Data for processing START

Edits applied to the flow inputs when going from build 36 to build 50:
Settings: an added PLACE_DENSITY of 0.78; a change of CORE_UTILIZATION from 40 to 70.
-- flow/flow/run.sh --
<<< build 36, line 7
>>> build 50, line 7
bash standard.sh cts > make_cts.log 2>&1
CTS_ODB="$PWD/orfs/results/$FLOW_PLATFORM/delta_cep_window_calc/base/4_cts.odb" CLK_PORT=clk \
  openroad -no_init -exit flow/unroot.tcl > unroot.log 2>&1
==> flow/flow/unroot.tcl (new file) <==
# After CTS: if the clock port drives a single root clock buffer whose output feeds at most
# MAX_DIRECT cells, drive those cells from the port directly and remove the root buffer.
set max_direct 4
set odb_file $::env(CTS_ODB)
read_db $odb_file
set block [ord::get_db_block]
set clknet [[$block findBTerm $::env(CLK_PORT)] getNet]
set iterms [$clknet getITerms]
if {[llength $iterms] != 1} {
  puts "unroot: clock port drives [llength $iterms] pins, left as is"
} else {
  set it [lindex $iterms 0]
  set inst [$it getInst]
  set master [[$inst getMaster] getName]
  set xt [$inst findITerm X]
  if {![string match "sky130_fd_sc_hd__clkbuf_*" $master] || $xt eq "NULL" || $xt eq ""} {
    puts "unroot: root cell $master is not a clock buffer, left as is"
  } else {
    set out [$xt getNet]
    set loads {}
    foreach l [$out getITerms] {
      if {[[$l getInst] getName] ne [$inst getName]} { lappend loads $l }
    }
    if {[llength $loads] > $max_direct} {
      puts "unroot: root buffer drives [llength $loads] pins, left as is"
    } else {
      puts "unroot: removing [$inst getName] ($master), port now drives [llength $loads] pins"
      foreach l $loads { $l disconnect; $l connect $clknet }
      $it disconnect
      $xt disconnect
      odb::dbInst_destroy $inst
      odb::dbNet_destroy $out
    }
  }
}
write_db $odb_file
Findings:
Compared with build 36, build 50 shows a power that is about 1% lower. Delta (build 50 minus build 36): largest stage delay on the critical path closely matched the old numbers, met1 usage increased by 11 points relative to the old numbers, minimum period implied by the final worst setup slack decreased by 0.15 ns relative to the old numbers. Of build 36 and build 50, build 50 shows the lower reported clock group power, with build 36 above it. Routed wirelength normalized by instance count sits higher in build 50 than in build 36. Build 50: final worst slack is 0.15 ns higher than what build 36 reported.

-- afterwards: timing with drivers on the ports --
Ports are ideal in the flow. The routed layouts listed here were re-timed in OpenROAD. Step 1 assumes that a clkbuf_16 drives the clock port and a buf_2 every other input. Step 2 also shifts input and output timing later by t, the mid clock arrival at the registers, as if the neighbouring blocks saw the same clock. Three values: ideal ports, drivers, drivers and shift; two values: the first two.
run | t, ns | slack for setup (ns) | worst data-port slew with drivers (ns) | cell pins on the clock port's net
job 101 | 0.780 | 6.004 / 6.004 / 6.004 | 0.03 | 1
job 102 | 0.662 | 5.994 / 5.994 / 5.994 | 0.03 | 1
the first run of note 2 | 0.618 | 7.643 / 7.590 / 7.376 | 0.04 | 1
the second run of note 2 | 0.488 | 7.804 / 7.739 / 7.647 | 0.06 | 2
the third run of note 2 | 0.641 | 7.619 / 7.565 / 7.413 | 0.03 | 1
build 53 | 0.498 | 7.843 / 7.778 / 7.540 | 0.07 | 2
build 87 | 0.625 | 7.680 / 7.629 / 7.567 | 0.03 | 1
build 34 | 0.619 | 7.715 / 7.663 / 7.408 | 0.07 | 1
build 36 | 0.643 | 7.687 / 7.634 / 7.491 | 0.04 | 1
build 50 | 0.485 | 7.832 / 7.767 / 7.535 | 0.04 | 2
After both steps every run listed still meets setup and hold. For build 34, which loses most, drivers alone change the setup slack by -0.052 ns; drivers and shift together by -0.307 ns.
This is an optimization exercise on Yosys and OpenROAD, whose aim is a short achievable clock period and few clock cycles, not a production implementation.
The RTL was checked by simulation tests, not by an equivalence proof against the original design.
Power and IR drop assume default switching activity.

--- run.sh ---
#!/bin/bash
# synth_recipe.tcl (not shown) runs the flow's synth.tcl, then flattens the netlist and writes it again
# the make line also repeats each setting of config.mk as NAME=value (left out here)
make -C /OpenROAD-flow-scripts/flow DESIGN_CONFIG=/design/flow/config.mk WORK_HOME=/design/flow/orfs CLKGATE_MAP_FILE= SYNTH_SCRIPT=/design/flow/synth_recipe.tcl finish
--- config.mk ---
export PLATFORM = sky130hd
export DESIGN_NAME = imem_icache
export DESIGN_NICKNAME = imem_icache
export VERILOG_FILES = /design/flow/design.v
export SDC_FILE = /design/flow/constraint.sdc
export NUM_CORES = 4
export LEC_CHECK = 0
export CAP_MARGIN = 20
export CORE_MARGIN = 2
export CORE_UTILIZATION = 40
export SLEW_MARGIN = 20
--- constraint.sdc ---
create_clock -name core_clock -period 8.0 [get_ports {clk}]
set_input_delay 1.6000 -clock core_clock [delete_from_list [all_inputs] [get_ports {clk}]]
set_output_delay 1.6000 -clock core_clock [all_outputs]
set_load 0.01 [all_outputs]
--- design.v ---
module imem_icache #(
  parameter int ADDR_WIDTH     = 32,
  parameter int INST_WIDTH     = 32,
  parameter int LINES          = 16,
  parameter int WORDS_PER_LINE = 4
) (
  input  logic                  clk,
  input  logic                  rst,
  input  logic [ADDR_WIDTH-1:0] cpu_addr,
  input  logic                  cpu_read,
  output logic [INST_WIDTH-1:0] cpu_rdata,
  output logic                  cpu_stall,
  input  logic                  inv,
  output logic                  mem_req,
  output logic [ADDR_WIDTH-1:0] mem_addr,
  input  logic                  mem_gnt,
  input  logic                  mem_rvalid,
  input  logic [INST_WIDTH-1:0] mem_rdata
);
  localparam int OFF   = $clog2(WORDS_PER_LINE);
  localparam int IDX   = $clog2(LINES);
  localparam int TAG_W = ADDR_WIDTH - 2 - OFF - IDX;
  localparam int NW    = LINES * WORDS_PER_LINE;
  localparam logic [INST_WIDTH-1:0] NOP = INST_WIDTH'(32'h0000_0013);
  typedef enum logic [1:0] {IDLE, REQ, WAIT, RESP} state_e;
  state_e                state_q, state_d;
  logic [LINES-1:0][TAG_W-1:0]   tag_q;
  logic [LINES-1:0][TAG_W-1:0]   tag_d;
  logic [NW-1:0][INST_WIDTH-1:0] data_q;
  logic [NW-1:0][INST_WIDTH-1:0] data_d;
  logic [LINES-1:0]      valid_q, valid_d;
  logic [TAG_W-1:0]      ltag_q, ltag_d;
  logic [IDX-1:0]        lidx_q, lidx_d;
  logic [OFF-1:0]        loff_q, loff_d;
  logic [OFF-1:0]        cnt_q, cnt_d;
  logic                  inv_pend_q, inv_pend_d;
  logic [INST_WIDTH-1:0] rdata_q, rdata_d;
  logic                  stall_q, stall_d;
  logic                  req_q, req_d;
  logic [ADDR_WIDTH-1:0] maddr_q, maddr_d;
  logic [OFF-1:0]   c_off;
  logic [IDX-1:0]   c_idx;
  logic [TAG_W-1:0] c_tag;
  logic             hit_s;
  logic [OFF-1:0]   cnt_inc_s;
  logic             unused_addr_bits;
  assign c_off            = cpu_addr[2 +: OFF];
  assign c_idx            = cpu_addr[2+OFF +: IDX];
  assign c_tag            = cpu_addr[ADDR_WIDTH-1 -: TAG_W];
  assign hit_s            = valid_q[c_idx] && (tag_q[c_idx] == c_tag);
  assign cnt_inc_s        = cnt_q + OFF'(1);
  assign unused_addr_bits = ^cpu_addr[1:0];
  always_comb begin
    state_d    = state_q;
    tag_d      = tag_q;
    data_d     = data_q;
    valid_d    = valid_q;
    ltag_d     = ltag_q;
    lidx_d     = lidx_q;
    loff_d     = loff_q;
    cnt_d      = cnt_q;
    inv_pend_d = inv_pend_q;
    rdata_d    = rdata_q;
    stall_d    = stall_q;
    req_d      = req_q;
    maddr_d    = maddr_q;
    case (state_q)
      IDLE, RESP: begin
        state_d    = IDLE;
        stall_d    = 1'b0;
        inv_pend_d = 1'b0;
        if (cpu_read) begin
          if (hit_s) begin
            rdata_d = data_q[{c_idx, c_off}];
          end else begin
            ltag_d  = c_tag;
            lidx_d  = c_idx;
            loff_d  = c_off;
            cnt_d   = '0;
            state_d = REQ;
            stall_d = 1'b1;
            req_d   = 1'b1;
            maddr_d = {c_tag, c_idx, {OFF{1'b0}}, 2'b00};
          end
        end else begin
          rdata_d = rdata_q;
        end
        if (inv) begin
          valid_d = '0;
        end else begin
          valid_d = valid_q;
        end
      end
      REQ: begin
        stall_d = 1'b1;
        if (inv) begin
          inv_pend_d = 1'b1;
        end else begin
          inv_pend_d = inv_pend_q;
        end
        if (mem_gnt) begin
          req_d   = 1'b0;
          state_d = WAIT;
        end else begin
          req_d   = 1'b1;
        end
      end
      WAIT: begin
        stall_d = 1'b1;
        if (inv) begin
          inv_pend_d = 1'b1;
        end else begin
          inv_pend_d = inv_pend_q;
        end
        if (mem_rvalid) begin
          data_d[{lidx_q, cnt_q}] = mem_rdata;
          if (&cnt_q) begin
            tag_d[lidx_q] = ltag_q;
            if (inv_pend_q || inv) begin
              valid_d = '0;
            end else begin
              valid_d[lidx_q] = 1'b1;
            end
            inv_pend_d = 1'b0;
            state_d    = RESP;
            stall_d    = 1'b0;
            rdata_d    = data_d[{lidx_q, loff_q}];
          end else begin
            cnt_d   = cnt_inc_s;
            state_d = REQ;
            req_d   = 1'b1;
            maddr_d = {ltag_q, lidx_q, cnt_inc_s, 2'b00};
          end
        end else begin
          state_d = WAIT;
        end
      end
      default: begin
        state_d = IDLE;
      end
    endcase
  end
  always_ff @(posedge clk) begin
    if (rst) begin
      state_q    <= IDLE;
      valid_q    <= '0;
      ltag_q     <= '0;
      lidx_q     <= '0;
      loff_q     <= '0;
      cnt_q      <= '0;
      inv_pend_q <= 1'b0;
      rdata_q    <= NOP;
      stall_q    <= 1'b0;
      req_q      <= 1'b0;
      maddr_q    <= '0;
    end else begin
      state_q    <= state_d;
      valid_q    <= valid_d;
      ltag_q     <= ltag_d;
      lidx_q     <= lidx_d;
      loff_q     <= loff_d;
      cnt_q      <= cnt_d;
      inv_pend_q <= inv_pend_d;
      rdata_q    <= rdata_d;
      stall_q    <= stall_d;
      req_q      <= req_d;
      maddr_q    <= maddr_d;
    end
  end
  always_ff @(posedge clk) begin
    tag_q  <= tag_d;
    data_q <= data_d;
  end
  assign cpu_rdata    = rdata_q;
  assign cpu_stall    = stall_q;
  assign mem_req  = req_q;
  assign mem_addr = maddr_q;
endmodule
==> impl_metrics.json <==
{
  "status": "timing/DRC/antenna clean",
  "slew_viol_final": 0,
  "synth_xor_area_share_pct": 0.246,
  "drc_errors": 0,
  "place_hpwl_um": 414000,
  "grt_use_total_pct": 34.6,
  "layout_commonest_cell": "edfxtp_1",
  "critPathKind": "flip-flop to flip-flop",
  "die_x_um": 607,
  "nFillCells": 31984,
  "cts_max_path_buffers": 4,
  "synth_area_per_cell_sq_um": 14.0,
  "drt_iter0_markers": 19800,
  "cp-startpoint": "lidx_q[1]$_SDFFE_PP0P_",
  "hold_viol_final": 0,
  "cts_htree_levels": 5,
  "insertion_delay_ns": 0.98,
  "synth_top_family_by_area": "multiplexers",
  "p_total_mw": 32.6,
  "use_met2_pct": 49.6,
  "worst-slew-pin-transition_ns": 1.33,
  "rsz0062_at_grt": "false",
  "cp-start-kind": "flip-flop",
  "coreArea_sq_um": 362000,
  "synthAdderAreaFrac_pct": 0.177,
  "hold_buffers": 0,
  "cts_tree": "built",
  "worst-path-max-fanout": 32,
  "drt-pass1-iter-count": 7,
  "syn_area_sq_um": 145000,
  "synth_edf_count": 2432,
  "die_y_um": 607,
  "ys.flop_type": "edfxtp_1",
  "postCtsSetupBuffers": 0,
  "vias_per_cell": 7.20,
  "num_vias": 110951,
  "io_buffers": 131,
  "setup_tns_ns": 0,
  "required_ns": 8.87,
  "cellPowerDensity_nw_per_um2": 200,
  "ant_nets": 0,
  "ir_drop_mv": 0.158,
  "ys_ff_latch": 2545,
  "setup_viol": 0,
  "worstPathArrival_ns": 7.73,
  "syn-instance-count": 10398,
  "met1_usage_pct": 44.3,
  "hp-class": "flip-flop to flip-flop",
  "area_growth_pct": 12.3,
  "antenna_found_initial": 74,
  "floorplan.initialDensity_pct": 40.1,
  "clk_pin_slew_worst_paths_ns": 0.06,
  "cap_violations": 0,
  "layout_common_cells": "2432 x edfxtp_1, 1969 x mux2_2, 758 x nand2_1",
  "numClockSinks": 2545,
  "timing.rr.start": "lidx_q[1]$_SDFFE_PP0P_",
  "gr-total-overflow": 0,
  "dieArea_sq_um": 368000,
  "ctsResizeCount": 0,
  "yosys.area_share.simple_pct": 5.18,
  "final_nets": 10412,
  "endpoint_kind": "flip-flop",
  "grt_pass1_vias": 105382,
  "io_pins": 136,
  "drive_gt1_share_pct": 36.8,
  "fin_crit_ns": 6.87,
  "worst_hold_slack_ns": 0.470,
  "drt_wl_total_um": 656000,
  "ys_seq_area_share_pct": 51.8,
  "final_cells": 15408,
  "gr-usage-met3_pct": 11.6,
  "slew_headroom_pct": 11.4,
  "rows": 221,
  "muxShareOfSynthArea_pct": 29.6,
  "finalCritPeriodShare_pct": 85.8,
  "yosysWarnings": 1,
  "dpl.cell_count": 14814,
  "place_congestion": 0.981,
  "ys_types": 113,
  "cts_root_buffer": "clkbuf_16",
  "grt_pass1_wl_um": 884000,
  "async_flop_share_pct": 0,
  "grt_start_max_net_pins": 182,
  "grt.busiest_layer": "met2",
  "wire_per_inst_um": 42.6,
  "hp-start": "valid_q[14]$_SDFFE_PP0P_",
  "fmax_mhz": 146,
  "p_leak_nw": 51.8,
  "finClkSkew_ns": 0.0646,
  "synth_compound_area_share_pct": 9.71,
  "numCtsBuffers": 298
}
## cell families (layout without fill, tap and decap cells)
kind of cell             Yosys count  in the layout
multiplexers                    3127           3127
flip-flops                      2545           2545
AO/OA/AOI/OAI                   1908           1908
AND/OR/NAND/NOR                 1663           1663
buffers and inverters           1095           1258
XOR/XNOR                          39             39
adder cells (fa/ha/maj)           20             20
other                              1             54
## cell type report
type                    count  area (sq um)  share of cell area, %
flip-flops and latches   2545         75300                   46.2
multi-input cells        6759         66100                   40.5
clock buffers             413          8380                   5.14
well taps                4794          6000                   3.68
repair buffers            644          5840                   3.58
clock inverters           127          1120                  0.684
inverters                  74           298                  0.183
diodes                     52           130                 0.0798
## cells in the mapped netlist, types with 68 or more instances
| master | instances | area [sq um] |
|---|---|---|
| nand3_1 | 103 | 515 |
| mux2_2 | 1969 | 22200 |
| nor2_1 | 415 | 1560 |
| a22o_1 | 282 | 2470 |
| buf_2 | 195 | 976 |
| inv_1 | 71 | 267 |
| a211oi_1 | 68 | 510 |
| o22ai_1 | 88 | 551 |
| o21ai_0 | 350 | 1750 |
| clkbuf_1 | 636 | 2390 |
| a21oi_1 | 207 | 1040 |
| a221oi_1 | 94 | 823 |
| buf_1 | 123 | 462 |
| mux4_2 | 738 | 16600 |
| a22oi_1 | 197 | 1480 |
| dfxtp_1 | 113 | 2260 |
| o211ai_1 | 73 | 548 |
| mux2i_1 | 408 | 4080 |
| edfxtp_1 | 2432 | 73000 |
| nand2_1 | 774 | 2910 |
Background: an optimization exercise with open tools, aiming at a short achievable clock period and few clock cycles per item. Do not read the settings as production practice. Only simulation tests tie the RTL to the original design; equivalence was not proved.

Setup of north:
==> flow/design.v <==
`default_nettype none
package mips_decls_p;
   localparam logic [5:0] OP_RTYPE = 6'b000000;
   localparam logic [5:0] OP_J     = 6'b000010;
   localparam logic [5:0] OP_BEQ   = 6'b000100;
   localparam logic [5:0] OP_ADDI  = 6'b001000;
   localparam logic [5:0] OP_LW    = 6'b100011;
   localparam logic [5:0] OP_SW    = 6'b101011;
   localparam logic [5:0] F_ADD = 6'b100000;
   localparam logic [5:0] F_SUB = 6'b100010;
   localparam logic [5:0] F_AND = 6'b100100;
   localparam logic [5:0] F_OR  = 6'b100101;
   localparam logic [5:0] F_SLT = 6'b101010;
endpackage
`default_nettype wire
`timescale 1ns/1ps
`default_nettype none
module add32 #(
   parameter bit SUB = 1'b0
) (
   input  logic [31:0] a,
   input  logic [31:0] b,
   output logic [31:0] s
);
   logic [31:0] bb;
   logic [31:0] p0;
   logic [31:0] t0;
   logic [31:0] g0;
   logic [31:0] hg [0:5];
   logic [31:0] hp [0:5];
   logic [31:0] c;
   always_comb begin
      bb = SUB ? ~b : b;
      p0 = a ^ bb;
      t0 = a | bb;
      g0 = a & bb;
      hg[0] = g0;
      hp[0] = {t0[30:0], 1'b0};
      hg[0][0] = g0[0] | SUB;
      for (int k = 0; k < 5; k++) begin
         for (int i = 0; i < 32; i++) begin
            if (i >= (1 << k)) begin
               hg[k+1][i] = hg[k][i] | (hp[k][i] & hg[k][i - (1 << k)]);
               hp[k+1][i] = hp[k][i] & hp[k][i - (1 << k)];
            end else begin
               hg[k+1][i] = hg[k][i];
               hp[k+1][i] = hp[k][i];
            end
         end
      end
      c = t0 & hg[5];
      s = p0 ^ {c[30:0], SUB};
   end
endmodule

Data for processing END

■ **Exercise prompt**:
Give back the listing exactly, please, from its first line to the line containing "openroad -no_init -exit", inclusive, and nothing past that line.

■ **Answer to this problem**:
Edits applied to the flow inputs when going from build 36 to build 50:
Settings: an added PLACE_DENSITY of 0.78; a change of CORE_UTILIZATION from 40 to 70.
-- flow/flow/run.sh --
<<< build 36, line 7
>>> build 50, line 7
bash standard.sh cts > make_cts.log 2>&1
CTS_ODB="$PWD/orfs/results/$FLOW_PLATFORM/delta_cep_window_calc/base/4_cts.odb" CLK_PORT=clk \
  openroad -no_init -exit flow/unroot.tcl > unroot.log 2>&1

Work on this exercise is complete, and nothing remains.